§ **TASK DIRECTIONS**: Reproduce, exactly and in full, only the lines below from the one containing "logic [3:0] occ_next;" through the one containing "sack_valid = cmd_data[bitmap_pkg::MARK_SACK_VALID_BIT];".

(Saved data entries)
=====

From an optimization exercise on the open Yosys and OpenROAD flow, aimed at small area, a short achievable clock period and few clock cycles per item; shortcuts taken in it are not production practice. At most, simulation tests tie the RTL to the original design; equivalence was not proved. No activity file was given, so power comes from the tool's default toggle rates.

// euclidean_integer_divider_top
module euclidean_integer_divider_top #(
   parameter int KS = 2       
) (
   input  wire logic              clock,
   input  wire logic              reset,
   input  wire logic              req_valid,
   output logic                   req_ready,
   input  edv_pkg::req_type       req_data,
   output logic                   rsp_valid,
   input  wire logic              rsp_ready,
   output edv_pkg::rsp_type       rsp_data
);
Settings: LEC_CHECK=0, CAP_MARGIN=20, CORE_MARGIN=2, CORE_UTILIZATION=40, PLACE_DENSITY=0.6, SETUP_SLACK_MARGIN=2.0, SLEW_MARGIN=20; clock period 5.0 ns.
standard.sh (not shown) runs the stock make flow with config.mk's settings and CLKGATE_MAP_FILE= SYNTH_SCRIPT=/design/flow/synth_recipe.tcl, a recipe that flattens the netlist after the stock synthesis.
==> flow/flow/run.sh <==
#!/bin/bash
# The standard layout (standard.sh), run in three parts, with these
# changes to how the layout is made:
# - synthesis does not extract full/half adders into sky130 fa/ha cells
#   before ABC (ADDER_MAP_FILE empty), so the carry-save and prefix logic
#   maps as gates;
# - ABC maps with flow/abc_speed.script (structural choices, then delay-
#   oriented mapping) instead of ORFS's, from a copy of ORFS's scripts folder
#   that differs only in that file;
# - during placement only, the delay cells (clkdlybuf4s*, dlygate*, dlymetal*)
#   are also don't-use, so the port buffers that placement inserts on every
#   input and output are plain buffers rather than delay cells.
# Registers, names and all other steps are the standard flow's. Each part's
# make output goes to its own log here; ORFS's per-step logs stay under
# orfs/logs.
set -euo pipefail
rm -rf scripts
cp -r "$FLOW_HOME/scripts" scripts
cp flow/abc_speed.script scripts/abc_speed.script
common=(SCRIPTS_DIR="$PWD/scripts" ADDER_MAP_FILE=)
bash standard.sh "${common[@]}" synth floorplan > flow_synth_floorplan.log 2>&1
du=$(make -s -C "$FLOW_HOME" DESIGN_CONFIG="$PWD/config.mk" WORK_HOME="$PWD/orfs" print-DONT_USE_CELLS | sed -n 's/^DONT_USE_CELLS: //p')
dly="sky130_fd_sc_hd__clkdlybuf4s15_1 sky130_fd_sc_hd__clkdlybuf4s15_2 sky130_fd_sc_hd__clkdlybuf4s18_1 sky130_fd_sc_hd__clkdlybuf4s18_2 sky130_fd_sc_hd__clkdlybuf4s25_1 sky130_fd_sc_hd__clkdlybuf4s25_2 sky130_fd_sc_hd__clkdlybuf4s50_1 sky130_fd_sc_hd__clkdlybuf4s50_2 sky130_fd_sc_hd__dlygate4sd1_1 sky130_fd_sc_hd__dlygate4sd2_1 sky130_fd_sc_hd__dlygate4sd3_1 sky130_fd_sc_hd__dlymetal6s2s_1 sky130_fd_sc_hd__dlymetal6s4s_1 sky130_fd_sc_hd__dlymetal6s6s_1"
bash standard.sh "${common[@]}" DONT_USE_CELLS="$du $dly" place > flow_place.log 2>&1
bash standard.sh "${common[@]}" finish > flow_finish.log 2>&1
==> flow/flow/abc_speed.script <==
strash
dch -f
map
topo
buffer -c
upsize -c
dnsize -c
Testbench counts at the start, summed over its fixed seeds: cycles 37,141, items 3,600.
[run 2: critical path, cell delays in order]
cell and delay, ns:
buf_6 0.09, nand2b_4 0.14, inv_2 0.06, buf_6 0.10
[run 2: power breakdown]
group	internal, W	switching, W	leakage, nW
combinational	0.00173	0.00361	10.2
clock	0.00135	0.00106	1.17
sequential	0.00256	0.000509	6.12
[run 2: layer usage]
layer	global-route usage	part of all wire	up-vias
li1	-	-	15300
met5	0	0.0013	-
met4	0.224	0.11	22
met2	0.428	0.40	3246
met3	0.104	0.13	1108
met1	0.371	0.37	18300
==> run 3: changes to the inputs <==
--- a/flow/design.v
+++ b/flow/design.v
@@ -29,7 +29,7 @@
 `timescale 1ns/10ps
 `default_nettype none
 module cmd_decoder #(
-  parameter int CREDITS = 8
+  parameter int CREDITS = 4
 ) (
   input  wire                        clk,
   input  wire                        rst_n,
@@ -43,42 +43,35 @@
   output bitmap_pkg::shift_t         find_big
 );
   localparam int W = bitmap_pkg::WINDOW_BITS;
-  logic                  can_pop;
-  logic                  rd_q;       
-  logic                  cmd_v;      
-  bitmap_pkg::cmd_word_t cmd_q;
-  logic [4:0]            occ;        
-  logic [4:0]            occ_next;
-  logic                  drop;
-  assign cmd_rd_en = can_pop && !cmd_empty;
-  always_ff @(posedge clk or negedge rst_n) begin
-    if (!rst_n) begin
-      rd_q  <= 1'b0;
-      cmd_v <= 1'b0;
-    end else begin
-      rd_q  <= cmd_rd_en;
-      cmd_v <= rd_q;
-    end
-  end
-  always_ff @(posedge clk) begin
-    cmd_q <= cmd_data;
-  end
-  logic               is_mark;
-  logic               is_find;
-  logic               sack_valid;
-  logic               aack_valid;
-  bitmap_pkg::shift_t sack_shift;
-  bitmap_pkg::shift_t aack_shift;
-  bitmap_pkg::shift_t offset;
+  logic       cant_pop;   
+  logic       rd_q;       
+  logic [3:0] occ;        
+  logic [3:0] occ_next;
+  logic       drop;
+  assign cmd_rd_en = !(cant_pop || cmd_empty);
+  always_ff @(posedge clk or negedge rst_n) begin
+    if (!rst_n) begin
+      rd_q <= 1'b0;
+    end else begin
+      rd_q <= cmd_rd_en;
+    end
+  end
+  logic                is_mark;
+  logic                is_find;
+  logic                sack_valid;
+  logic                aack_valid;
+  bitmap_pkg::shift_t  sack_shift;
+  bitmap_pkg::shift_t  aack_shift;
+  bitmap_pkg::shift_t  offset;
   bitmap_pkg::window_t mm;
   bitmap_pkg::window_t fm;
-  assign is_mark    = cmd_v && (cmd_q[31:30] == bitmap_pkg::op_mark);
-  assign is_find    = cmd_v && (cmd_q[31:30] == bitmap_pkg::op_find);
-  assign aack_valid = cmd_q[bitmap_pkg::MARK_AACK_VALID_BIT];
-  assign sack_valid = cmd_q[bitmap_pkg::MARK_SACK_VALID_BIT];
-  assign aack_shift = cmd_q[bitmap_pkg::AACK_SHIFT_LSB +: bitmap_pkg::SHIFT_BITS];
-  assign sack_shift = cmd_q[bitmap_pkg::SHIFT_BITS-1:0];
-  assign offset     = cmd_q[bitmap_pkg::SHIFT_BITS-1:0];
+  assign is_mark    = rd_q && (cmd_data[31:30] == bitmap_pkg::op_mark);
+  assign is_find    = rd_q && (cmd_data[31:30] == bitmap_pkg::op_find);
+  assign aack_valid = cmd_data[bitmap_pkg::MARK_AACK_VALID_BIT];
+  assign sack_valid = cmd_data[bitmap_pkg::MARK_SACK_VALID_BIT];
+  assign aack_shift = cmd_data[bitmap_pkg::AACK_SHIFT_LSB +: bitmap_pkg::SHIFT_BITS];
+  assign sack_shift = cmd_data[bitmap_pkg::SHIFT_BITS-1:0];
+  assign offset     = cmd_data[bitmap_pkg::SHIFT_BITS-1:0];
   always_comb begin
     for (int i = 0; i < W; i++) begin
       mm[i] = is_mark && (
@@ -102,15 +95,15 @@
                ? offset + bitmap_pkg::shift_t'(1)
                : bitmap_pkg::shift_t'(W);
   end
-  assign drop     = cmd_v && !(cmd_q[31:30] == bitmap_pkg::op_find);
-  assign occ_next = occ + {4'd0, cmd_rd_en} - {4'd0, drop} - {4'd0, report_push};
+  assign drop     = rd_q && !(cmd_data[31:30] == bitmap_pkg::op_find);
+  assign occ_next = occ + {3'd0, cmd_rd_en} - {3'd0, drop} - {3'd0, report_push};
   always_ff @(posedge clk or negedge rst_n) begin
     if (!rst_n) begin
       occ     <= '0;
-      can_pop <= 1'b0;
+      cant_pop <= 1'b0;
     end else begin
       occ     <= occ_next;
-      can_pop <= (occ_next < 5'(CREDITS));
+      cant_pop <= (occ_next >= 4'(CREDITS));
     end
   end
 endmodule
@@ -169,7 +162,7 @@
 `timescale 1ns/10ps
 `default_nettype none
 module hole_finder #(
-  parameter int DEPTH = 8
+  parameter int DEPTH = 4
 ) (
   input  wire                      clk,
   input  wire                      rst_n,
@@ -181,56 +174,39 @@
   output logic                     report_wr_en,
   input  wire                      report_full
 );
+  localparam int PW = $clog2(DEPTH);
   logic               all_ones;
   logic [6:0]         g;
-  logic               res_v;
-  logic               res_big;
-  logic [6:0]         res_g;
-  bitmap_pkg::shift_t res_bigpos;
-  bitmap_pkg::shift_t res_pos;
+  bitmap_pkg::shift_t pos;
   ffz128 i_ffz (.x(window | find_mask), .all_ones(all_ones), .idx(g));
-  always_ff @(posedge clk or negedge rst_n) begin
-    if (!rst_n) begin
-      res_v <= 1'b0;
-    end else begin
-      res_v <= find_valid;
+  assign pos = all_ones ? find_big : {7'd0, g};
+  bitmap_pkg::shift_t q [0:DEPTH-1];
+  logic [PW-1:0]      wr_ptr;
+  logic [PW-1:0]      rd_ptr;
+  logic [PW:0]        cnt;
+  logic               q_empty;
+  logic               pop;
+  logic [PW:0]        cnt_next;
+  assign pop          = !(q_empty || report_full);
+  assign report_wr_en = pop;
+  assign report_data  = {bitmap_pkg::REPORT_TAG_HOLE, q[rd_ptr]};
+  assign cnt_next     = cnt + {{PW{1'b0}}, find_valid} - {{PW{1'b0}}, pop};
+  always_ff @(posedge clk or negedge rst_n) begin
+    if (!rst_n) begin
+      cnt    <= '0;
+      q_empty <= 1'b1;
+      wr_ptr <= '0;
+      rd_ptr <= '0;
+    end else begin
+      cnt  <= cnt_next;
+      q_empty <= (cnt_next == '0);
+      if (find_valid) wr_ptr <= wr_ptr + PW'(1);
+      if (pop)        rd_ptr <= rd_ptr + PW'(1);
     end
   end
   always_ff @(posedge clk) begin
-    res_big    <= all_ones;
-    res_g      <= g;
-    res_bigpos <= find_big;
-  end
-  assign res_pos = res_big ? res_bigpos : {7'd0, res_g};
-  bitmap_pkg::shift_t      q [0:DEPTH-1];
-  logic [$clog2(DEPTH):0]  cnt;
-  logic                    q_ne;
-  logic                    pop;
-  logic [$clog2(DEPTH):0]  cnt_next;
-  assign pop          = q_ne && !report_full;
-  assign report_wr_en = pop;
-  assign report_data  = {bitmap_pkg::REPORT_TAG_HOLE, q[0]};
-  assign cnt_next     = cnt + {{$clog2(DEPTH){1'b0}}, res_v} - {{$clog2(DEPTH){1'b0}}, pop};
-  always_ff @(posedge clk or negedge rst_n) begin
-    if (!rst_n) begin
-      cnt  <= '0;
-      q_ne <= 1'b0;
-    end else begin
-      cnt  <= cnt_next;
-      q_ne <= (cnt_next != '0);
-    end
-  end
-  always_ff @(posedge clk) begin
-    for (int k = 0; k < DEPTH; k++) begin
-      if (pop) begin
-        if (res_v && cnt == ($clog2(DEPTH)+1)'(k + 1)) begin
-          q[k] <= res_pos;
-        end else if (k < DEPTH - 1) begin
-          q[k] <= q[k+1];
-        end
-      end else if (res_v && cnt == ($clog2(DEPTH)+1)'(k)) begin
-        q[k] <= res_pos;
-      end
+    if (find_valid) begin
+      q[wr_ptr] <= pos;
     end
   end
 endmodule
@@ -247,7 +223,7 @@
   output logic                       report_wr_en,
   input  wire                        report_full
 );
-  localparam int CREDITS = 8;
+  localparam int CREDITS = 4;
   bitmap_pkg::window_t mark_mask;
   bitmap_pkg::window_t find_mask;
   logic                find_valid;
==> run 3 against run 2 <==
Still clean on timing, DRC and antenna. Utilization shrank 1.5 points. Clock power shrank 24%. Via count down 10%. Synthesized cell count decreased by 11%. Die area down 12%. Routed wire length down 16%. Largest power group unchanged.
This is an optimization exercise on Yosys and OpenROAD, whose aim is small area, a short achievable clock period and few clock cycles, not a production implementation. In this exercise RTL edits were held to simulation tests only and were not proved equivalent to the original. Power figures rest on the tool's default switching activity, not on a simulated workload.

== run A ==
## ram_top
module ram_top (
    input  logic        RWCLK,
    input  logic        RESET,
    input  logic        CLEAR,
    output logic        BUSY,
    input  logic        WEN,
    input  logic [1:0]  WBE,
    input  logic [7:0]  WADDR,
    input  logic [15:0] WD,
    input  logic        REN,
    input  logic [7:0]  RADDR,
    output logic [15:0] RD,
    output logic        RVALID
);
Size in the first run: roughly 160000 µm² of cells after synthesis.
clock: 4.0 ns
lec_check: 0
cap_margin: 20
core_margin: 2
core_utilization: 70
cts_buf_list: sky130_fd_sc_hd__clkbuf_8 sky130_fd_sc_hd__clkbuf_16
cts_cluster_diameter: 60
cts_cluster_size: 24
setup_slack_margin: 1.9
slew_margin: 20
synth_hierarchical: 1
synth_minimum_keep_size: 0
standard.sh (not shown) runs the stock make flow with config.mk's settings and CLKGATE_MAP_FILE= SYNTH_SCRIPT=/design/flow/synth_recipe.tcl, a recipe that flattens the netlist after the stock synthesis.
==> flow/flow/run.sh <==
#!/bin/bash
# Layout: the standard flow (standard.sh, unchanged synthesis), with
# two resizer options changed:
#  - port buffers are buf_4 instead of the flow's default choice (a slow
#    delay buffer), so input and output paths are not slowed by them;
#  - repair_timing may swap a cell for one of another footprint.
# The make output goes to standard.log; ORFS's own per-step logs stay under
# orfs/logs/.
set -euo pipefail
bash standard.sh MATCH_CELL_FOOTPRINT=0 \
    "BUFFER_PORTS_ARGS=-buffer_cell sky130_fd_sc_hd__buf_4" \
    finish > standard.log 2>&1
Testbench counts of run A, summed over its fixed seeds: cycles 33,374.
What run B does differently from run A at the input level:
Settings: changing CORE_UTILIZATION from 70 to 60.
Notes after the runs:
- Timing, DRC, antenna: 0 failures across run B and run A
- Areal power density over the cells grows by a few percent when moving from run A to run B.
- Run B vs run A: design area up in run B
- The proportion of power drawn by combinational gates of run B exceeds that of run A by 0.2 points.
- Run B ended up with a higher maximum frequency from static timing analysis than run A did.
- Run A -> run B: accumulated negative setup slack delta 0, exact match
- In the tables for run B and run A, global-route usage over all layers reads lower with run B.

The RTL this note starts from:
==> flow/design.v <==
package ram_pkg;
    localparam logic [15:0] CLR_VALUE = 16'h3C3C;
endpackage
module ram_dp_core (
    input  logic        clk_i,
    input  logic [15:0] row_n,
    input  logic [15:0] col0_n,
    input  logic [15:0] col1_n,
    input  logic [15:0] wd_n_i,
    input  logic [15:0] rlo_n,
    input  logic [15:0] rhi_i,
    output logic [15:0] rd_n_o
);
    logic [15:0] mem_n_q [256];
    for (genvar w = 0; w < 256; w++) begin : g_word
        always_ff @(posedge clk_i) begin
            if (!(row_n[w % 16] | col0_n[w / 16])) mem_n_q[w][7:0]  <= wd_n_i[7:0];
            if (!(row_n[w % 16] | col1_n[w / 16])) mem_n_q[w][15:8] <= wd_n_i[15:8];
        end
    end
    logic [15:0] grp [16];
    logic [15:0] grp_q [16];
    for (genvar g = 0; g < 16; g++) begin : g_grp
        for (genvar b = 0; b < 16; b++) begin : g_bit
            logic [15:0] col;
            for (genvar r = 0; r < 16; r++) begin : g_col
                assign col[r] = mem_n_q[16*g + r][b];
            end
            ram_sel16n u_lo (.d_n_i(col), .s_n_i(rlo_n), .y_o(grp[g][b]));
        end
    end
    always_ff @(posedge clk_i) begin
        for (int g = 0; g < 16; g++) grp_q[g] <= grp[g];
    end
    for (genvar b = 0; b < 16; b++) begin : g_out
        logic [15:0] col;
        for (genvar g = 0; g < 16; g++) begin : g_col
            assign col[g] = grp_q[g][b];
        end
        ram_sel16p u_hi (.d_i(col), .s_i(rhi_i), .y_n_o(rd_n_o[b]));
    end
endmodule
module ram_sel16n (
    input  logic [15:0] d_n_i,
    input  logic [15:0] s_n_i,
    output logic        y_o
);
    logic [7:0] hit;
    logic [3:0] hit2_n;
    for (genvar k = 0; k < 8; k++) begin : g_pair
        ram_oai22 u_pair (
            .a1 (d_n_i[2*k]),   .a2 (s_n_i[2*k]),
            .b1 (d_n_i[2*k+1]), .b2 (s_n_i[2*k+1]),
            .y  (hit[k])
        );
    end
    for (genvar k = 0; k < 4; k++) begin : g_or
        ram_nor2 u_or (.a(hit[2*k]), .b(hit[2*k+1]), .y(hit2_n[k]));
    end
    ram_nand4 u_out (.a(hit2_n[0]), .b(hit2_n[1]), .c(hit2_n[2]), .d(hit2_n[3]), .y(y_o));
endmodule
module ram_sel16p (
    input  logic [15:0] d_i,
    input  logic [15:0] s_i,
    output logic        y_n_o
);
    logic [7:0] hit_n;
    logic [1:0] hit4;
    for (genvar k = 0; k < 8; k++) begin : g_pair
        ram_aoi22 u_pair (
            .a1 (d_i[2*k]),   .a2 (s_i[2*k]),
            .b1 (d_i[2*k+1]), .b2 (s_i[2*k+1]),
            .y  (hit_n[k])
        );
    end
    for (genvar k = 0; k < 2; k++) begin : g_or
        ram_nand4 u_or (.a(hit_n[4*k]), .b(hit_n[4*k+1]), .c(hit_n[4*k+2]), .d(hit_n[4*k+3]),
                        .y(hit4[k]));
    end
    ram_nor2 u_out (.a(hit4[0]), .b(hit4[1]), .y(y_n_o));
endmodule
module ram_oai22 (
    input  logic a1,
    input  logic a2,
    input  logic b1,
    input  logic b2,
    output logic y
);
    assign y = ~((a1 | a2) & (b1 | b2));
endmodule
module ram_aoi22 (
    input  logic a1,
    input  logic a2,
    input  logic b1,
    input  logic b2,
    output logic y
);
    assign y = ~((a1 & a2) | (b1 & b2));
endmodule
module ram_nor2 (
    input  logic a,
    input  logic b,
    output logic y
);
    assign y = ~(a | b);
endmodule
module ram_nand4 (
    input  logic a,
    input  logic b,
    input  logic c,
    input  logic d,
    output logic y
);
    assign y = ~(a & b & c & d);
endmodule
module ram_dp_param_clr (
    input  logic        RWCLK,
    input  logic        RESET,
    input  logic        CLEAR,
    output logic        BUSY,
    input  logic        WEN,
    input  logic [1:0]  WBE,
    input  logic [7:0]  WADDR,
    input  logic [15:0] WD,
    input  logic        REN,
    input  logic [7:0]  RADDR,
    output logic [15:0] RD,
    output logic        RVALID
);
    logic [15:0] row_n_q, col0_n_q, col1_n_q;
    logic [15:0] wd_q, wd_n_q;
    logic [15:0] rlo_n_q, rhi_q;
    logic        ren_q, ren2_q;
    logic [1:0]  byp2_q;
    logic [15:0] rhi2_q, wd2_q;
    logic [15:0] rd_q;
    logic        rv_q;
    logic        wen_q;
    logic [1:0]  wbe_q;
    logic [7:0]  waddr_q, raddr_q;
    logic [15:0] core_rd_n;
    logic        wsame;
    assign wsame = wen_q & (waddr_q == raddr_q);
    always_ff @(posedge RWCLK or negedge RESET) begin
        if (!RESET) begin
            row_n_q  <= '0;
            col0_n_q <= '0;
            col1_n_q <= '0;
            wd_n_q   <= ~ram_pkg::CLR_VALUE;
            ren_q    <= 1'b0;
            ren2_q   <= 1'b0;
            rv_q     <= 1'b0;
        end else begin
            wd_n_q <= ~(CLEAR ? ram_pkg::CLR_VALUE : WD);
            for (int k = 0; k < 16; k++) begin
                row_n_q[k]  <= ~(CLEAR | (WEN & (WADDR[3:0] == 4'(k))));
                col0_n_q[k] <= ~(CLEAR | (WBE[0] & (WADDR[7:4] == 4'(k))));
                col1_n_q[k] <= ~(CLEAR | (WBE[1] & (WADDR[7:4] == 4'(k))));
            end
            ren_q  <= REN;
            ren2_q <= ren_q;
            rv_q   <= ren2_q;
        end
    end
    always_ff @(posedge RWCLK) begin
        wd_q   <= WD;
        wen_q   <= WEN;
        wbe_q   <= WBE;
        waddr_q <= WADDR;
        raddr_q <= RADDR;
        for (int k = 0; k < 16; k++) begin
            rlo_n_q[k] <= (RADDR[3:0] != 4'(k));
            rhi_q[k]   <= (RADDR[7:4] == 4'(k));
        end
        byp2_q <= {wsame & wbe_q[1], wsame & wbe_q[0]};
        wd2_q  <= wd_q;
        rhi2_q <= rhi_q;
        for (int i = 0; i < 2; i++) begin
            rd_q[8*i +: 8] <= byp2_q[i] ? wd2_q[8*i +: 8] : ~core_rd_n[8*i +: 8];
        end
    end
    ram_dp_core u_core (
        .clk_i  (RWCLK),
        .row_n  (row_n_q),
        .col0_n (col0_n_q),
        .col1_n (col1_n_q),
        .wd_n_i (wd_n_q),
        .rlo_n  (rlo_n_q),
        .rhi_i  (rhi2_q),
        .rd_n_o (core_rd_n)
    );
    assign BUSY   = 1'b0;
    assign RD     = rd_q;
    assign RVALID = rv_q;
endmodule
module ram_top (
    input  logic        RWCLK,
    input  logic        RESET,
    input  logic        CLEAR,
    output logic        BUSY,
    input  logic        WEN,
    input  logic [1:0]  WBE,
    input  logic [7:0]  WADDR,
    input  logic [15:0] WD,
    input  logic        REN,
    input  logic [7:0]  RADDR,
    output logic [15:0] RD,
    output logic        RVALID
);
    ram_dp_param_clr u_ram (
        .RWCLK  (RWCLK),
        .RESET  (RESET),
        .CLEAR  (CLEAR),
        .BUSY   (BUSY),
        .WEN    (WEN),
        .WBE    (WBE),
        .WADDR  (WADDR),
        .WD     (WD),
        .REN    (REN),
        .RADDR  (RADDR),
        .RD     (RD),
        .RVALID (RVALID)
    );
endmodule
export LEC_CHECK = 0
export CAP_MARGIN = 20
export CORE_MARGIN = 2
export CORE_UTILIZATION = 75
export CTS_BUF_LIST = sky130_fd_sc_hd__clkbuf_16
export CTS_CLUSTER_DIAMETER = 70
export CTS_CLUSTER_SIZE = 28
export SETUP_SLACK_MARGIN = 1.9
export SLEW_MARGIN = 20
export SYNTH_HIERARCHICAL = 1
export SYNTH_MINIMUM_KEEP_SIZE = 0
create_clock -name core_clock -period 4.0 [get_ports {RWCLK}]
Scripts as last shown in full above: flow/flow/run.sh
The baseline produced a clean layout.
Testbench counts at the start, summed over its fixed seeds: cycles 33,374.
Next try:
==> flow/run.sh (new file) <==
#!/bin/bash
# synth_recipe.tcl (not shown) runs the flow's synth.tcl, then flattens the netlist and writes it again
# the make line also repeats each setting of config.mk as NAME=value (left out here)
make -C /OpenROAD-flow-scripts/flow DESIGN_CONFIG=/design/flow/config.mk WORK_HOME=/design/flow/orfs CLKGATE_MAP_FILE= SYNTH_SCRIPT=/design/flow/synth_recipe.tcl finish
Settings changed: CORE_UTILIZATION 75 to 70, CTS_CLUSTER_DIAMETER 70 to 80, CTS_CLUSTER_SIZE 28 to 32.
removed: flow/flow/run.sh
removed: flow/standard.sh
Sequential share of layout area grows by 0.27 points. Die area grows by 7.1%. Wire length hardly moves. Count of clock-buffer cells in the layout shrinks by 37. Design area shrinks by 0.34%. Hold slack is better by 0.28 ns.
Next try:
Settings changed: CORE_UTILIZATION 70 to 60, CTS_BUF_LIST sky130_fd_sc_hd__clkbuf_16 to sky130_fd_sc_hd__clkbuf_8 sky130_fd_sc_hd__clkbuf_16, CTS_CLUSTER_DIAMETER 80 to 60, CTS_CLUSTER_SIZE 32 to 24.
What happened: First-iteration DRC count drops by 4.9%. Die area went up by 17%. Cell count came out higher by about 5%.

=====

§ **RESPONSE TO THE EXERCISE**:
+  logic [3:0] occ_next;
+  logic       drop;
+  assign cmd_rd_en = !(cant_pop || cmd_empty);
+  always_ff @(posedge clk or negedge rst_n) begin
+    if (!rst_n) begin
+      rd_q <= 1'b0;
+    end else begin
+      rd_q <= cmd_rd_en;
+    end
+  end
+  logic                is_mark;
+  logic                is_find;
+  logic                sack_valid;
+  logic                aack_valid;
+  bitmap_pkg::shift_t  sack_shift;
+  bitmap_pkg::shift_t  aack_shift;
+  bitmap_pkg::shift_t  offset;
   bitmap_pkg::window_t mm;
   bitmap_pkg::window_t fm;
-  assign is_mark    = cmd_v && (cmd_q[31:30] == bitmap_pkg::op_mark);
-  assign is_find    = cmd_v && (cmd_q[31:30] == bitmap_pkg::op_find);
-  assign aack_valid = cmd_q[bitmap_pkg::MARK_AACK_VALID_BIT];
-  assign sack_valid = cmd_q[bitmap_pkg::MARK_SACK_VALID_BIT];
-  assign aack_shift = cmd_q[bitmap_pkg::AACK_SHIFT_LSB +: bitmap_pkg::SHIFT_BITS];
-  assign sack_shift = cmd_q[bitmap_pkg::SHIFT_BITS-1:0];
-  assign offset     = cmd_q[bitmap_pkg::SHIFT_BITS-1:0];
+  assign is_mark    = rd_q && (cmd_data[31:30] == bitmap_pkg::op_mark);
+  assign is_find    = rd_q && (cmd_data[31:30] == bitmap_pkg::op_find);
+  assign aack_valid = cmd_data[bitmap_pkg::MARK_AACK_VALID_BIT];
+  assign sack_valid = cmd_data[bitmap_pkg::MARK_SACK_VALID_BIT];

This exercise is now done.